41. State residences had to accommodate children and young people with diverse, and sometimes conflicting, needs. Many had experienced trauma in previous placements or their family home. Some had mental health conditions or learning disabilities, and this included psychological or emotional difficulties arising from past trauma. Some had suspected or diagnosed psychiatric conditions.

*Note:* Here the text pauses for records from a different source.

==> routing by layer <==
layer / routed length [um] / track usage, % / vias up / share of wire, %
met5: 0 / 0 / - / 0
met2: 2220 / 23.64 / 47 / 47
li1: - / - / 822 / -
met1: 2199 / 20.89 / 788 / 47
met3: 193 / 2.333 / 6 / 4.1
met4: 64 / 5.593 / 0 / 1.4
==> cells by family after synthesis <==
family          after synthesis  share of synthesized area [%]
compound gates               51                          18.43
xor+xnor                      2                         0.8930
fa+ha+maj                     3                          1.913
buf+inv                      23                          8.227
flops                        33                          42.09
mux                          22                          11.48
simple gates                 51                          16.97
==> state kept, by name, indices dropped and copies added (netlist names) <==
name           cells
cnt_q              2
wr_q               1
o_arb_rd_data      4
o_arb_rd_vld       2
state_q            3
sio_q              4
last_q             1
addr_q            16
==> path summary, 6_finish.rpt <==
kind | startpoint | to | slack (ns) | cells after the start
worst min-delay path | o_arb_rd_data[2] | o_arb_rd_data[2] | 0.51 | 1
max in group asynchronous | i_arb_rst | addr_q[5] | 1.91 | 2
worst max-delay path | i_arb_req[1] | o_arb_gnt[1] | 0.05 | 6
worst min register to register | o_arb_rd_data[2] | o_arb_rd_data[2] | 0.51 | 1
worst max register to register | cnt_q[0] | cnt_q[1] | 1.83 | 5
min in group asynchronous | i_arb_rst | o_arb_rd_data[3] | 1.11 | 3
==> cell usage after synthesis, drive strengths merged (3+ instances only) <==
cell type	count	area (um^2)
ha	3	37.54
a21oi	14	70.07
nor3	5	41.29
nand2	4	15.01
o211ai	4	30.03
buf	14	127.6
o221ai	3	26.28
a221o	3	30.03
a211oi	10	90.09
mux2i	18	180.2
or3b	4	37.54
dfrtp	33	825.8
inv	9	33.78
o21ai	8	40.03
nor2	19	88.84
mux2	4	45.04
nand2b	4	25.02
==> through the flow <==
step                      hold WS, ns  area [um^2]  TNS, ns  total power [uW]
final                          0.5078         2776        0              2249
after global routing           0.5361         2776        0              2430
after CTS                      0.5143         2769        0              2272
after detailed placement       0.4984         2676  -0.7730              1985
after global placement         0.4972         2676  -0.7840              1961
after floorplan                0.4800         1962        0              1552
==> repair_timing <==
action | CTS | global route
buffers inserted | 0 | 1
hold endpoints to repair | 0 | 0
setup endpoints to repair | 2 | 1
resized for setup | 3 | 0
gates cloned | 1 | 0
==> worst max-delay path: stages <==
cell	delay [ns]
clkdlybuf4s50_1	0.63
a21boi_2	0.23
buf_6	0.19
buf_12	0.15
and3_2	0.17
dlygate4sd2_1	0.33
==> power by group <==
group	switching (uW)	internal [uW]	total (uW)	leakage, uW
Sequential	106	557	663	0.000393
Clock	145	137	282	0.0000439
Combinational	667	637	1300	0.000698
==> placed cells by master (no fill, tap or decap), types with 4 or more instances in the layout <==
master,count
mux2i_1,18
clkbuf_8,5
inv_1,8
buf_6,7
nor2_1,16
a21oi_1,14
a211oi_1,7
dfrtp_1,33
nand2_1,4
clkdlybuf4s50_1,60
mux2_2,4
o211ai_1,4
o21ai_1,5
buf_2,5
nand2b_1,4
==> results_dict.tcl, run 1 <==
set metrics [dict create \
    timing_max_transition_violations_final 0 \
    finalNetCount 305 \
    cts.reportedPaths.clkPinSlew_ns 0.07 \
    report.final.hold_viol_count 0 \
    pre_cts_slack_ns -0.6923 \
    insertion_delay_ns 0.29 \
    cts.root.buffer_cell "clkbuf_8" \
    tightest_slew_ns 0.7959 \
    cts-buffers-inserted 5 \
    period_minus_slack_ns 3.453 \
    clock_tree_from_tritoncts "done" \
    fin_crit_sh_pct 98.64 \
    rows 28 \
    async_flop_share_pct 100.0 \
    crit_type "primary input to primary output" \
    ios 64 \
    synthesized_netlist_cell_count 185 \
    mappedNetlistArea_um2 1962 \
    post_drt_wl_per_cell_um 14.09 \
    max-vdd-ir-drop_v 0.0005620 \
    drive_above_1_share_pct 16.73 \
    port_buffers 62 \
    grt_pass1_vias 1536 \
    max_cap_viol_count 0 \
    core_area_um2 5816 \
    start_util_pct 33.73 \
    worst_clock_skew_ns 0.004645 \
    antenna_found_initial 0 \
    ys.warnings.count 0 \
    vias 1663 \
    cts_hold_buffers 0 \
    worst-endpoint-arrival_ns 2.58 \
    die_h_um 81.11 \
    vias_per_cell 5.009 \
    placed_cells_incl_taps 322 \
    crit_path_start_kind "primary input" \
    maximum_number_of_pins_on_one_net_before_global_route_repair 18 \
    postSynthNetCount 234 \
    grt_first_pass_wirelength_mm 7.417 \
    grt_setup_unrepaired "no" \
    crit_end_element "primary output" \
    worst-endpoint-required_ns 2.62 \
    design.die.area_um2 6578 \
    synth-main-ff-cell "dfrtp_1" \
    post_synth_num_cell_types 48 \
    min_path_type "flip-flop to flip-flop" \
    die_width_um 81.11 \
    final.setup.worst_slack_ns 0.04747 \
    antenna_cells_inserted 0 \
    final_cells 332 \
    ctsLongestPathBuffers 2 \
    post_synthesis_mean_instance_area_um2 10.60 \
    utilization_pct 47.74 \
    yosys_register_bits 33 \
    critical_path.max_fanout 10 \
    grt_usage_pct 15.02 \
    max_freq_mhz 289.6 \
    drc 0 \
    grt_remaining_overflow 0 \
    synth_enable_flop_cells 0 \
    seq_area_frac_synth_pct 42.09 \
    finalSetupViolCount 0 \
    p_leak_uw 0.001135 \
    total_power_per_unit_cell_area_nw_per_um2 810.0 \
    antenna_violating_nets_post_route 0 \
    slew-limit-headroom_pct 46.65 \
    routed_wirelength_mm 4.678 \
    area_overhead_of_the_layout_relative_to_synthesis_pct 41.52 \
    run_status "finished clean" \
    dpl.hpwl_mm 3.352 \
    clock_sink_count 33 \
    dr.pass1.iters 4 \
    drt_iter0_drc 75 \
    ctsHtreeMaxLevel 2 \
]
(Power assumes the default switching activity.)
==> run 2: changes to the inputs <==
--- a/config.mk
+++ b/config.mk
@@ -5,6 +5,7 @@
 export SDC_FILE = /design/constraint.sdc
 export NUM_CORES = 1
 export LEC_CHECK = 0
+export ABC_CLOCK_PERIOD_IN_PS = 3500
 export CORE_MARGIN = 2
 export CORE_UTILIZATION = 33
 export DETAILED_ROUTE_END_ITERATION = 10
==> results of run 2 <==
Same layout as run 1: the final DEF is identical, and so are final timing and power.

Others were simply labelled “disturbed” because staff found their behaviour too challenging to manage.
42. Dr Frazer wrote in 1973, the lack of alternative psychiatric facilities for children in the Wellington region meant its two short-stay residences, Epuni Boys’ Home and Miramar Girls’ Home, became, in effect, “holding area[s] for children who should be dealt with by psychiatric services”.[72] Dr Frazer’s report continued:
“The welfare institutions in the area drain populations much larger than the Wellington province and therefore are liable to collect children from other areas who are basically psychiatric problems for which no facilities exist … Therefore, the welfare institutions in a number of cases are used for children who clearly need to be in a psychiatric unit in this area.”[73]
43. Two years later, Dr Frazer qualified his opinion somewhat when tasked with preparing a report on the necessary developments in child psychiatric practices, particularly in respect of young people in social welfare care.[74] Commenting on the issue of labelling or misdiagnosis of delinquent social welfare children and young people, Dr Frazer said the problem was that there was “no real screening of welfare children to hospital, and, therefore at times cases do not get to hospital that should or cases get admitted that should not”.[75] He said:
“Unselected referrals to psychiatric hospitals give rise to a phenomenon which is repeatedly seen in each welfare area of having children return to welfare care from the psychiatric hospital with unresolved aggressive behaviour patterns and anger at being labelled sick and helpless.” [76]
44. Noting the disagreements about where, by whom and in what form psychiatric services should be provided to children in social welfare care, Dr Frazer observed, “the effectiveness of psychiatric consultative programmes and psychiatric treatment is by no means clear” [77] and “disturbed welfare children should not be treated in psychiatric hospitals except in exceptional circumstances”.[78]
45. Social workers charged with finding placements for these children and young people were faced with few options. A 1977 report by the Council of Social Service found the choice available to Department of Social Welfare field workers consisted simply of whether a place was available, “irrespective of where that place might be”.[79]